Regardless of the benefits, pharmaceutical companies are reticent to engage further in covalent organic framework-based drug development and drug delivery systems, preferring rather to explore preexisting chemical compound libraries for drug delivery. As such, this study aims to account for the efficacy of covalent organic frameworks (COFs) in the delivery of seven conventional drugs: Acetaminophen, Clodronic Acid, Hydroxyurea, Mercaptoporine, Thiotepa, Tioguanine, and Arsenic trioxide. Herein, Gaussian 16 software package is employed for the purpose of optimizing the systems at the DFT/ωB97XD/def2svp level of theory.

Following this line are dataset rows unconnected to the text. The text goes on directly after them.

From an optimization exercise on the open Yosys and OpenROAD flow, aimed at small area and a short achievable clock period; shortcuts taken in it are not production practice. Power figures rest on the tool's default switching activity, not on a simulated workload.

==> flow/design.v <==
package ldpc_dec_pkg;
  localparam int ZC              = 32;
  localparam int DEC_OUT_LIFTING = 16;
  localparam int BLK_NUM         = 8;
  localparam int WORDS_23        = 4;
  localparam int WORDS_78        = 2;
  localparam logic [2:0] ILS_23 = 3'd1;
  localparam logic [2:0] ILS_78 = 3'd2;
  typedef logic [0:0] ser_state_t;
  localparam ser_state_t ST_IDLE = 1'b0;
  localparam ser_state_t ST_SEND = 1'b1;
endpackage
module ldpc_word_fifo #(
  parameter int WIDTH = 8,
  parameter int DEPTH = 5
) (
  input  logic                    clk,
  input  logic [DEPTH-1:0]        wen,
  input  logic [WIDTH-1:0]        din,
  output logic [DEPTH-1:0][WIDTH-1:0] q
);
  for (genvar i = 0; i < DEPTH; i++) begin : g_slot
    always_ff @(posedge clk) begin
      if (wen[i]) q[i] <= din;
    end
  end
endmodule
Background: an optimization exercise with open tools, aiming at small area, a short achievable clock period and few clock cycles per item. Do not read the settings as production practice. In this exercise RTL edits were held to simulation tests only and were not proved equivalent to the original. Power is estimated from default activity; no workload was simulated.

==> design/flow/config.mk <==
export PLATFORM = sky130hd
export DESIGN_NAME = script_token_lexer_top
export DESIGN_NICKNAME = script_token_lexer_top
export VERILOG_FILES = /design/flow/design.v
export SDC_FILE = /design/flow/constraint.sdc
export NUM_CORES = 4
export LEC_CHECK = 0
export CAP_MARGIN = 20
export CORE_MARGIN = 2
export CORE_UTILIZATION = 65
export SETUP_SLACK_MARGIN = 2.0
export SLEW_MARGIN = 20
==> design/flow/constraint.sdc <==
create_clock -name core_clock -period 5.0 [get_ports {clk}]
set_input_delay 1.0000 -clock core_clock [delete_from_list [all_inputs] [get_ports {clk}]]
set_output_delay 1.0000 -clock core_clock [all_outputs]
set_load 0.01 [all_outputs]
==> design/flow/design.v <==
package stl_pkg;
	localparam int TEXT_MAX_DEF = 256;
	localparam int RQ_DEPTH = 3;
	localparam logic [3:0] K_TEXT    = 4'd0;
	localparam logic [3:0] K_NAME    = 4'd1;
	localparam logic [3:0] K_NUMBER  = 4'd2;
	localparam logic [3:0] K_STRING  = 4'd3;
	localparam logic [3:0] K_SYMBOL  = 4'd4;
	localparam logic [3:0] K_EQ      = 4'd5;
	localparam logic [3:0] K_GE      = 4'd6;
	localparam logic [3:0] K_LE      = 4'd7;
	localparam logic [3:0] K_NEWLINE = 4'd8;
	localparam logic [3:0] K_LINE    = 4'd9;
	typedef struct packed {
		logic lf;       
		logic letter;   
		logic digit;    
		logic und;      
		logic dot;      
		logic dq;       
		logic sq;       
		logic bsl;      
		logic eq;       
		logic cmpch;    
		logic sym;      
		logic lf_sym;   
		logic rb;       
		logic [1:0] e_lo;   
	} cls_t;
endpackage
import stl_pkg::*;
module stl_lexer #(
	parameter int TEXT_MAX = stl_pkg::TEXT_MAX_DEF
) (
	input  logic        clk,
	input  logic        arst_n,
	input  logic        in_v,
	input  logic [7:0]  in_c,
	input  logic        in_end,
	input  logic        in_nl,
	input  stl_pkg::cls_t cls,
	input  logic [2:0]  q_v,
	input  logic        num_pend,
	output logic        consume,
	output logic [1:0]  push_cnt,
	output logic [3:0]  r0_kind,
	output logic [8:0]  r0_val,
	output logic [3:0]  r1_kind,
	output logic [8:0]  r1_val,
	output logic [47:0] mant,
	output logic [3:0]  frac
);
	localparam int CNT_W = $clog2(TEXT_MAX + 1);
	localparam logic [CNT_W-1:0] CNT_MAX = CNT_W'(TEXT_MAX);
	localparam logic [47:0] MANT_MAX = {48{1'b1}};
	function automatic logic [30:0] mul5_add(input logic [27:0] x, input logic [1:0] e_lo,
			input logic cin);
		logic [30:0] a, b, g, p, gg, pp, y;
		a   = {1'b0, x, e_lo};
		b   = {3'b0, x};
		g   = a & b;
		p   = a ^ b;
		gg  = g;
		pp  = p;
		gg[0] = g[0] | (p[0] & cin);
		for (int l = 0; l < 5; l++) begin
			for (int i = 30; i >= 0; i--) begin
				if (((i >> l) & 1) == 1 && ((i >> l) << l) >= 1) begin
					gg[i] = gg[i] | (pp[i] & gg[((i >> l) << l) - 1]);
					pp[i] = pp[i] & pp[((i >> l) << l) - 1];
				end
			end
		end
		y[0] = p[0] ^ cin;
		for (int i = 1; i < 31; i++) begin
			y[i] = p[i] ^ gg[i - 1];
		end
		mul5_add = y;
	endfunction
	function automatic logic [7:0] decode_escape(input logic [7:0] c);
		logic [7:0] r;
		unique case (c)
			8'h30: r = 8'h00;
			8'h62: r = 8'h08;
			8'h6E: r = 8'h0A;
			8'h72: r = 8'h0D;
			8'h74: r = 8'h09;
			default: r = c;
		endcase
		decode_escape = r;
	endfunction
	logic             m_name_q, m_int_q, m_frac_q, m_str_q, m_cmp_q;
	logic             m_name_n, m_int_n, m_frac_n, m_str_n, m_cmp_n;
	logic             m_idle;
	logic             sq_q, sq_n;      
	logic [1:0]       cmp_q, cmp_n;    
	logic             esc_q, esc_n;
	logic [23:0]      lo_q;
	logic [27:0]      hi_q;
	logic [3:0]       co_q;
	logic             pend_q, sat_q;
	logic             dstep, dstart;    
	logic [3:0]       frac_q, frac_n;
	logic [CNT_W-1:0] text_q, text_n;
	logic [7:0]       c;
	logic [8:0]       cmp_val;
	logic [30:0]      y_lo, y_hi;
	logic [CNT_W-1:0] text_inc;
	logic [3:0]       frac_inc;
	logic             run_idle;
	logic             ra_v, rb_v;
	logic [3:0]       ra_k, rb_k;
	logic [8:0]       ra_b, rb_b;
	logic             two, stall;
	assign c       = in_c;
	assign cmp_val = {7'b0001111, cmp_q};
	assign m_idle  = !(m_name_q || m_int_q || m_frac_q || m_str_q || m_cmp_q);
	assign mant = (sat_q || hi_q[27:24] != 4'd0) ? MANT_MAX : {hi_q[23:0], lo_q};
	assign frac = frac_q;
	always_comb begin
		two = (m_name_q && cls.lf_sym) || ((m_int_q || m_frac_q || m_cmp_q) && cls.rb);
		stall = q_v[2] || (q_v[1] && two) ||
			(num_pend && cls.digit && (m_idle || m_cmp_q));
		consume = in_v && !stall;
	end
	always_comb begin
		y_lo      = mul5_add({4'd0, lo_q}, cls.e_lo, c[3]);
		y_hi      = mul5_add(hi_q, co_q[3] ? 2'b11 : co_q[2:1], co_q[3]);
		text_inc  = (text_q < CNT_MAX) ? text_q + CNT_W'(1) : text_q;
		frac_inc  = (frac_q != 4'd15) ? frac_q + 4'd1 : frac_q;
		m_name_n = m_name_q;
		m_int_n  = m_int_q;
		m_frac_n = m_frac_q;
		m_str_n  = m_str_q;
		m_cmp_n  = m_cmp_q;
		sq_n     = sq_q;
		cmp_n    = cmp_q;
		esc_n    = esc_q;
		dstep    = 1'b0;
		dstart   = 1'b0;
		frac_n   = frac_q;
		text_n   = text_q;
		run_idle = 1'b0;
		ra_v     = 1'b0;
		rb_v     = 1'b0;
		ra_k     = K_TEXT;
		ra_b     = 9'd0;
		rb_k     = K_TEXT;
		rb_b     = 9'd0;
		if (in_end) begin
			if (m_name_q) begin
				ra_v = 1'b1;
				ra_k = K_NAME;
				ra_b = 9'(text_q);
			end
			if (m_int_q || m_frac_q) begin
				ra_v = 1'b1;
				ra_k = K_NUMBER;
			end
			if (m_str_q) begin
				ra_v = 1'b1;
				ra_k = K_STRING;
				ra_b = 9'(text_q);
			end
			if (m_cmp_q) begin
				ra_v = 1'b1;
				ra_k = K_SYMBOL;
				ra_b = cmp_val;
			end
			m_name_n = 1'b0;
			m_int_n  = 1'b0;
			m_frac_n = 1'b0;
			m_str_n  = 1'b0;
			m_cmp_n  = 1'b0;
			esc_n    = 1'b0;
		end else begin
			if (m_idle) begin
				run_idle = 1'b1;
			end
			if (m_name_q) begin
				if (cls.letter || cls.digit || cls.und) begin
					text_n = text_inc;
					ra_v   = 1'b1;
					ra_k   = K_TEXT;
					ra_b   = {1'b0, c};
				end else begin
					ra_v     = 1'b1;
					ra_k     = K_NAME;
					ra_b     = 9'(text_q);
					run_idle = 1'b1;
				end
			end
			if (m_int_q) begin
				if (cls.digit) begin
					dstep   = 1'b1;
				end else if (cls.dot) begin
					m_int_n  = 1'b0;
					m_frac_n = 1'b1;
				end else begin
					ra_v     = 1'b1;
					ra_k     = K_NUMBER;
					run_idle = 1'b1;
				end
			end
			if (m_frac_q) begin
				if (cls.digit) begin
					dstep   = 1'b1;
					frac_n  = frac_inc;
				end else begin
					ra_v     = 1'b1;
					ra_k     = K_NUMBER;
					run_idle = 1'b1;
				end
			end
			if (m_str_q) begin
				if (esc_q) begin
					esc_n  = 1'b0;
					text_n = text_inc;
					ra_v   = 1'b1;
					ra_k   = K_TEXT;
					ra_b   = {1'b0, decode_escape(c)};
				end else if (sq_q ? cls.sq : cls.dq) begin
					ra_v    = 1'b1;
					ra_k    = K_STRING;
					ra_b    = 9'(text_q);
					m_str_n = 1'b0;
				end else if (cls.bsl) begin
					esc_n = 1'b1;
				end else begin
					text_n = text_inc;
					ra_v   = 1'b1;
					ra_k   = K_TEXT;
					ra_b   = {1'b0, c};
				end
			end
			if (m_cmp_q) begin
				m_cmp_n = 1'b0;
				ra_v    = 1'b1;
				if (cls.eq) begin
					if (cmp_q == 2'b01) begin
						ra_k = K_EQ;
					end else if (cmp_q == 2'b10) begin
						ra_k = K_GE;
					end else begin
						ra_k = K_LE;
					end
				end else begin
					ra_k     = K_SYMBOL;
					ra_b     = cmp_val;
					run_idle = 1'b1;
				end
			end
			if (run_idle) begin
				m_name_n = 1'b0;
				m_int_n  = 1'b0;
				m_frac_n = 1'b0;
				m_str_n  = 1'b0;
				m_cmp_n  = 1'b0;
				if (cls.lf) begin
					rb_v = 1'b1;
					rb_k = in_nl ? K_NEWLINE : K_LINE;
				end else if (cls.letter) begin
					m_name_n = 1'b1;
					text_n   = CNT_W'(1);
					rb_v     = 1'b1;
					rb_k     = K_TEXT;
					rb_b     = {1'b0, c};
				end else if (cls.digit) begin
					m_int_n = 1'b1;
					dstart  = 1'b1;
					frac_n  = 4'd0;
				end else if (cls.dq || cls.sq) begin
					m_str_n = 1'b1;
					sq_n    = cls.sq;
					esc_n   = 1'b0;
					text_n  = '0;
				end else if (cls.cmpch) begin
					m_cmp_n = 1'b1;
					cmp_n   = c[1:0];
				end else if (cls.sym) begin
					rb_v = 1'b1;
					rb_k = K_SYMBOL;
					rb_b = {1'b0, c};
				end
			end
		end
		if (ra_v) begin
			r0_kind  = ra_k;
			r0_val   = ra_b;
			r1_kind  = rb_k;
			r1_val   = rb_b;
			push_cnt = !consume ? 2'd0 : rb_v ? 2'd2 : 2'd1;
		end else begin
			r0_kind  = rb_k;
			r0_val   = rb_b;
			r1_kind  = rb_k;
			r1_val   = rb_b;
			push_cnt = (consume && rb_v) ? 2'd1 : 2'd0;
		end
	end
	always_ff @(posedge clk or negedge arst_n) begin
		if (!arst_n) begin
			m_name_q <= 1'b0;
			m_int_q  <= 1'b0;
			m_frac_q <= 1'b0;
			m_str_q  <= 1'b0;
			m_cmp_q  <= 1'b0;
		end else if (consume) begin
			m_name_q <= m_name_n;
			m_int_q  <= m_int_n;
			m_frac_q <= m_frac_n;
			m_str_q  <= m_str_n;
			m_cmp_q  <= m_cmp_n;
		end
	end
	always_ff @(posedge clk) begin
		if (consume && dstart) begin
			lo_q   <= {20'd0, c[3:0]};
			co_q   <= 4'd0;
			hi_q   <= '0;
			pend_q <= 1'b0;
			sat_q  <= 1'b0;
		end else begin
			if (consume && dstep) begin
				lo_q <= {y_lo[22:0], c[0]};
				co_q <= y_lo[26:23];
			end
			if (pend_q) begin
				hi_q <= {y_hi[26:0], co_q[0]};
			end
			pend_q <= consume && dstep;
			sat_q  <= sat_q || hi_q[27:24] != 4'd0;
		end
	end
	always_ff @(posedge clk) begin
		if (consume) begin
			sq_q    <= sq_n;
			cmp_q   <= cmp_n;
			esc_q   <= esc_n;
			frac_q  <= frac_n;
			text_q  <= text_n;
		end
	end
endmodule
import stl_pkg::*;
module stl_res_fifo (
	input  logic        clk,
	input  logic        arst_n,
	input  logic [1:0]  push_cnt,
	input  logic [3:0]  r0_kind,
	input  logic [8:0]  r0_val,
	input  logic [3:0]  r1_kind,
	input  logic [8:0]  r1_val,
	output logic [2:0]  q_v,
	output logic        num_pend,
	output logic        out_valid,
	input  logic        out_stall,
	output logic [3:0]  head_kind,
	output logic [8:0]  head_val,
	output logic        head_num,
	output logic        head_len,
	output logic [19:0] head_line
);
	localparam logic [19:0] LINE_MAX = {20{1'b1}};
	function automatic logic is_num(input logic [3:0] k);
		is_num = k == K_NUMBER;
	endfunction
	function automatic logic is_len(input logic [3:0] k);
		is_len = k == K_NAME || k == K_STRING;
	endfunction
	logic [2:0]   v_q;
	logic [12:0]  e_q [0:2];    
	logic [19:0]  line_q;
	logic         num_q;
	logic         ov_q, hnum_q, hlen_q;
	logic         pop;
	logic         p1, p2;       
	logic [12:0]  r0, r1;
	logic [2:0]   v_s, v_p;     
	logic [12:0]  e_s [0:2];
	logic [12:0]  e_p [0:2];
	logic [3:0]   hk_s, hk_p;   
	logic         inc_s, inc_p;
	logic [19:0]  line_inc;
	assign out_valid = ov_q;
	assign pop       = v_q[0] && (!out_stall || e_q[0][12:9] == K_LINE);
	assign head_kind = e_q[0][12:9];
	assign head_val  = e_q[0][8:0];
	assign head_num  = hnum_q;
	assign head_len  = hlen_q;
	assign head_line = line_q;
	assign num_pend  = num_q;
	assign q_v       = v_q;
	always_comb begin
		p1 = push_cnt != 2'd0;
		p2 = push_cnt == 2'd2;
		r0 = {r0_kind, r0_val};
		r1 = {r1_kind, r1_val};
		v_s[0] = v_q[0] || p1;
		v_s[1] = v_q[1] || (v_q[0] && p1) || p2;
		v_s[2] = v_q[2] || (v_q[1] && p1) || (v_q[0] && p2);
		e_s[0] = v_q[0] ? e_q[0] : r0;
		e_s[1] = v_q[1] ? e_q[1] : (v_q[0] ? r0 : r1);
		e_s[2] = v_q[2] ? e_q[2] : (v_q[1] ? r0 : r1);
		v_p[0] = v_q[1] || p1;
		v_p[1] = v_q[2] || (v_q[1] && p1) || p2;
		v_p[2] = (v_q[2] && p1) || (v_q[1] && p2);
		e_p[0] = v_q[1] ? e_q[1] : r0;
		e_p[1] = v_q[2] ? e_q[2] : (v_q[1] ? r0 : r1);
		e_p[2] = v_q[2] ? r0 : r1;
		hk_s  = e_s[0][12:9];
		hk_p  = e_p[0][12:9];
		inc_s = !v_q[0] && p1 && r0_kind[3];
		inc_p = v_q[1] ? e_q[1][12] : (p1 && r0_kind[3]);
		line_inc = (line_q != LINE_MAX) ? line_q + 20'd1 : line_q;
	end
	always_ff @(posedge clk or negedge arst_n) begin
		if (!arst_n) begin
			v_q    <= '0;
			ov_q   <= 1'b0;
			line_q <= 20'd1;
			num_q  <= 1'b0;
		end else begin
			if (pop) begin
				v_q    <= v_p;
				ov_q   <= v_p[0] && hk_p != K_LINE;
				line_q <= inc_p ? line_inc : line_q;
			end else begin
				v_q    <= v_s;
				ov_q   <= v_s[0] && hk_s != K_LINE;
				line_q <= inc_s ? line_inc : line_q;
			end
			num_q <= (num_q && !(pop && e_q[0][12:9] == K_NUMBER)) ||
				(p1 && r0_kind == K_NUMBER);
		end
	end
	always_ff @(posedge clk) begin
		for (int i = 0; i < 3; i++) begin
			e_q[i] <= pop ? e_p[i] : e_s[i];
		end
		hnum_q <= pop ? is_num(hk_p) : is_num(hk_s);
		hlen_q <= pop ? is_len(hk_p) : is_len(hk_s);
	end
endmodule
import stl_pkg::*;
module script_token_lexer_top #(
	parameter int TEXT_MAX = stl_pkg::TEXT_MAX_DEF
) (
	input  logic              clk,
	input  logic              arst_n,
	input  logic              in_valid,
	output logic              in_stall,
	input  logic [8:0]        in_item,
	output logic              out_valid,
	input  logic              out_stall,
	output logic [92:0]       out_item,
	input  logic              cfg_valid,
	output logic              cfg_ready,
	input  logic              cfg_data
);
	function automatic stl_pkg::cls_t classify(input logic [7:0] c, input logic is_end);
		stl_pkg::cls_t k;
		logic sym;
		unique case (c)
			8'h2B, 8'h2D, 8'h2A, 8'h2F, 8'h25, 8'h2C, 8'h3B, 8'h3A,
			8'h28, 8'h29, 8'h5B, 8'h5D, 8'h7B, 8'h7D: sym = 1'b1;
			default: sym = 1'b0;
		endcase
		k.lf     = c == 8'h0A;
		k.letter = (c >= 8'h61 && c <= 8'h7A) || (c >= 8'h41 && c <= 8'h5A);
		k.digit  = c >= 8'h30 && c <= 8'h39;
		k.und    = c == 8'h5F;
		k.dot    = c == 8'h2E;
		k.dq     = c == 8'h22;
		k.sq     = c == 8'h27;
		k.bsl    = c == 8'h5C;
		k.eq     = c == 8'h3D;
		k.cmpch  = c == 8'h3D || c == 8'h3C || c == 8'h3E;
		k.sym    = sym;
		k.lf_sym = k.lf || sym;
		k.rb     = k.lf || k.letter || sym;
		k.e_lo   = 2'b00;
		if (is_end) begin
			k = '0;
		end
		k.e_lo   = c[3] ? 2'b11 : c[2:1];
		classify = k;
	endfunction
	logic        nl_en_q;
	logic        in_v_q;
	logic [7:0]  in_c_q;
	logic        in_end_q;
	logic        in_nl_q;
	stl_pkg::cls_t in_cls_q;
	logic        accept;
	logic        consume;
	logic [2:0]  q_v;
	logic        num_pend;
	logic [1:0]  push_cnt;
	logic [3:0]  r0_kind, r1_kind;
	logic [8:0]  r0_val, r1_val;
	logic [47:0] mant;
	logic [3:0]  frac;
	logic [3:0]  head_kind;
	logic [8:0]  head_val;
	logic [19:0] head_line;
	logic        is_num, is_len;
	assign cfg_ready = 1'b1;
	assign in_stall  = in_v_q && !consume;
	assign accept    = in_valid && !in_stall;
	always_ff @(posedge clk or negedge arst_n) begin
		if (!arst_n) begin
			nl_en_q <= 1'b0;
			in_v_q  <= 1'b0;
		end else begin
			if (cfg_valid) begin
				nl_en_q <= cfg_data;
			end
			in_v_q <= accept || (in_v_q && !consume);
		end
	end
	always_ff @(posedge clk) begin
		if (accept) begin
			in_c_q   <= in_item[8:1];
			in_end_q <= in_item[0];
			in_nl_q  <= nl_en_q;
			in_cls_q <= classify(in_item[8:1], in_item[0]);
		end
	end
	stl_lexer #(
		.TEXT_MAX(TEXT_MAX)
	) u_lexer (
		.clk      (clk),
		.arst_n   (arst_n),
		.in_v     (in_v_q),
		.in_c     (in_c_q),
		.in_end   (in_end_q),
		.in_nl    (in_nl_q),
		.cls      (in_cls_q),
		.q_v      (q_v),
		.num_pend (num_pend),
		.consume  (consume),
		.push_cnt (push_cnt),
		.r0_kind  (r0_kind),
		.r0_val   (r0_val),
		.r1_kind  (r1_kind),
		.r1_val   (r1_val),
		.mant     (mant),
		.frac     (frac)
	);
	stl_res_fifo u_fifo (
		.clk      (clk),
		.arst_n   (arst_n),
		.push_cnt (push_cnt),
		.r0_kind  (r0_kind),
		.r0_val   (r0_val),
		.r1_kind  (r1_kind),
		.r1_val   (r1_val),
		.q_v      (q_v),
		.num_pend (num_pend),
		.out_valid(out_valid),
		.out_stall(out_stall),
		.head_kind(head_kind),
		.head_val (head_val),
		.head_num (is_num),
		.head_len (is_len),
		.head_line(head_line)
	);
	assign out_item = {head_kind, is_len ? 8'd0 : head_val[7:0],
		is_num ? mant : 48'd0, is_num ? frac : 4'd0,
		is_len ? head_val : 9'd0, head_line};
endmodule
==> design/flow/flow/run.sh <==
#!/bin/bash
# Layout flow: the standard flow (standard.sh, synthesis included) with
# two changes to how the layout is built:
# - the port buffers that placement inserts are plain buffers
#   (sky130_fd_sc_hd__buf_1) instead of the delay cells buffer_ports
#   picks by default;
# - clock tree synthesis uses clkbuf_8 buffers and no dummy loads.
set -e
cp standard.sh standard_sh_copy.txt
export BUFFER_PORTS_ARGS="-buffer_cell sky130_fd_sc_hd__buf_1"
export CTS_ARGS="-sink_clustering_enable -repair_clock_nets -sink_clustering_size 30 -sink_clustering_max_diameter 100 -buf_list sky130_fd_sc_hd__clkbuf_8 -dont_use_dummy_load"
bash standard.sh > standard.log 2>&1
==> design/flow/standard.sh <==
#!/bin/bash
# synth_recipe.tcl (not shown) runs the flow's synth.tcl, then flattens the netlist and writes it again
# the make line also repeats each setting of config.mk as NAME=value (left out here)
make -C /OpenROAD-flow-scripts/flow DESIGN_CONFIG=/design/flow/config.mk WORK_HOME=/design/flow/orfs CLKGATE_MAP_FILE= SYNTH_SCRIPT=/design/flow/synth_recipe.tcl "${@:-finish}"
==> summary.txt, run 1 <==
Crit path launch type: register
Fmax: 326.8 MHz
Vias in the first global route: 8,596
Hold buffer count at CTS: 0
DRC: 0
Status: complete, no violations
Tot Pwr: 0.006499 W
Syn Area/Cell: 8.981 sq um
TritonCTS Buffers: 17
Initial antenna violation count: 0
Arr. time, crit path: 3410 ps
Period minus WS final: 3060 ps
Seq cells post-synth: 173
Total die area: 18,050 sq um
Crit share post-route: 61.19%
CTS Sinks: 173
Placed cells: 1,502
Antenna viol nets, final: 0
Slew headroom: 31.73%
Commonest register cell after synthesis: dfxtp_1
Gr usage total: 29.27%
CTS tree: built
Syn Nets: 1,306
PD cells: 533.3 nW/um^2
Sequential-to-total area share from yosys stat: 38.97%
Worst-path clk slew: 80 ps
Starting Density: 66.61%
Distinct cells, synth: 83
Ant diodes: 0
Pin count of the biggest net entering global routing: 53
Initial drt markers: 1,162
Post-Syn Instances: 1,230
Die H: 134.4 um
Critical path class: reg -> reg
Total global routing overflow: 0
Count of final setup violators: 0
Fillers: 1,338
Drt wl/cell: 17.48 um
Worst-Skew Late Latency: 470 ps
CP endpoint kind: register
First-pass GRT wire length: 43,060 um
CTS Root Cell: clkbuf_8
Placed wire-length estimate: 18,500 um
# IOs: 111
Share of cells above drive strength 1: 10.19%
TNS Setup: 0 ps
Core Rows: 47
Final slew viol count: 0
Final wirelength: 27,010 um
Routability cong.: 0.9331
RSZ-0062 raised after global routing: yes
Static Leakage: 4.762 nW
Vias after detailed routing: 9,775
Yosys warns: 6
Required @ worst endpoint: 5360 ps
HP Class: reg -> reg
Area grow syn2layout: 10.32%
Slew @ Worst Pin: 1024 ps
Final Hold Viols: 0
Input/output buffers: 109
Crit-path max FO: 4
Core footprint: 16,580 sq um
Clock skew: 35.55 ps
Max Buffers Root-to-Sink: 2
Die W: 134.4 um
Pre-antenna DRT Iters: 6
Max cap viols: 0
Synthesized area: 11,050 sq um
Non-filler instance count after layout: 1,545
H-tree levels: 4
Asr flop ratio synth: 18.50%
Peak VDD IR: 298.8 uV
Via/cell ratio: 6.327
Final net count: 1,403
EDFF count, synth: 68
-- logic make-up after synthesis --
kind of cell,after synthesis,share of synthesized area (%)
DFF,173,38.97
muxes,29,2.707
adders and majority gates,61,7.725
buffers and inverters,106,3.760
xor gates and xnor gates,60,4.757
other,1,0.03395
AOI/OAI and AO/OA,383,22.87
and+or+nand+nor,417,19.18
-- registers in the layout, indices dropped and copies added, names as in the netlist, 2 cells and up --
signal,cells
u_fifo.e_q,39
u_lexer.hi_q,28
u_lexer.lo_q,24
u_fifo.line_q,20
in_cls_q,15
u_lexer.text_q,9
in_c_q,8
u_lexer.co_q,4
u_lexer.frac_q,4
u_fifo.v_q,3
u_lexer.cmp_q,2
-- power breakdown --
| group | switching (W) | total, W | internal [W] |
|---|---|---|---|
| logic | 0.00192 | 0.00323 | 0.00131 |
| clock network | 0.000445 | 0.000745 | 0.000301 |
| registers | 0.000548 | 0.00253 | 0.00198 |
| total | 0.00291 | 0.00650 | 0.00359 |
-- cell usage after synthesis (7+ instances only) --
cell type    n  area [sq um]
xnor2_1     29         254.0
dfrtp_1     31         775.7
mux2_2       7         78.83
nand2b_1    15         93.84
a22oi_1      8         60.06
nand2_1    106         397.9
xor2_1      31         271.5
dfxtp_1     73          1461
nor3b_1      7         52.55
buf_2        7         35.03
clkbuf_1    56         210.2
a211oi_1    15         112.6
a31oi_1     14         87.58
a21o_1      17         127.6
edfxtp_1    68          2042
nor2_1     113         424.2
o22ai_1     14         87.58
and2_1      19         118.9
mux2i_1     22         220.2
nor3_1      21         105.1
and3_1       7         43.79
or2_2        9         56.30
fa_1        12         240.2
a22o_1      12         105.1
o21a_1      58         435.4
o21ai_0     82         410.4
inv_1       33         123.9
nand3_1     34         170.2
nor4_1       8         50.05
nand4_1     14         87.58
nor2b_1     20         125.1
ha_1        49         613.1
a21oi_1     86         430.4
-- critical path: stages (launching register included) --
cell	delay, ps
edfxtp_1	440
inv_2	90
fa_2	200
inv_2	40
fa_2	380
a211oi_4	250
nor3_2	70
or4_4	530
nand4b_1	220
a311oi_1	150
o21a_1	190
o31a_1	230
a22o_1	190
-- area by class of cell --
| cell class | instances | area [sq um] | share of cell area [%] |
|---|---|---|---|
| repair buffers | 145 | 678.2 | 5.565 |
| clock buffers | 17 | 234.0 | 1.920 |
| well taps | 220 | 275.3 | 2.259 |
| multi-input cells | 952 | 6529 | 53.57 |
| inverters | 38 | 150.1 | 1.232 |
| flip-flops and latches | 173 | 4320 | 35.45 |
-- cell usage in the layout, fill, tap and decap left out, drive strengths merged, types with 10 or more instances in the layout --
cell / count
a211oi: 15
a21o: 17
a21oi: 87
a22o: 12
a31oi: 14
and2: 20
buf: 143
clkbuf: 19
dfrtp: 31
dfxtp: 73
edfxtp: 68
fa: 12
ha: 49
inv: 34
mux2i: 22
nand2: 106
nand2b: 15
nand3: 34
nand4: 16
nor2: 114
nor2b: 20
nor3: 22
nor4: 10
o21a: 58
o21ai: 85
o22ai: 14
xnor2: 29
xor2: 31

Substantially, the nature of the inter- and intra- molecular interactions between the COF and each of the drugs utilized resulted in the re-adjustment of the molecular orbitals and yielded a distinct set of results for the most reactive and least stable and vice versa as deducible from the magnitudes of the highest occupied molecular orbital and lowest unoccupied molecular orbital (HOMO-LUMO) gaps. Furthermore, the natural bond orbital (NBO) study indicates that the interacting molecules exhibit similar stability and reactivity, as evidenced by the proximity of their mean stabilization energies. Additionally, the topological analysis revealed that the most positive interaction occurred in Acetaminophen_COF, Clodronic acid_COF, Hydroxyurea_COF, and Tioguanine_COF. Also, the adsorption studies demonstrate that the above-mentioned drugs have weak interaction kinetics when they interact with the investigated COF. Strong adsorbing contacts were detected in the interactions of Arsenic trioxide, Hydroxyurea, and Tioguanine with the COF in the order Arsenic trioxide_COF < Hydroxyurea_COF < Tiog_COF, with corresponding values of −9.413 kcal/mol, −12.550 kcal/mol, and −17.570 kcal/mol, respectively. Overall, the study hypothesizes that when delivering the various drugs studied through the COF to biological systems, Acetaminophen, Hydroxyurea, Tioguanine, and Mercaptopurine have high reactivity with the COF and would be better adsorbed on it, as well as a longer recovery time of desorption due to their high adsorption on the COF surface.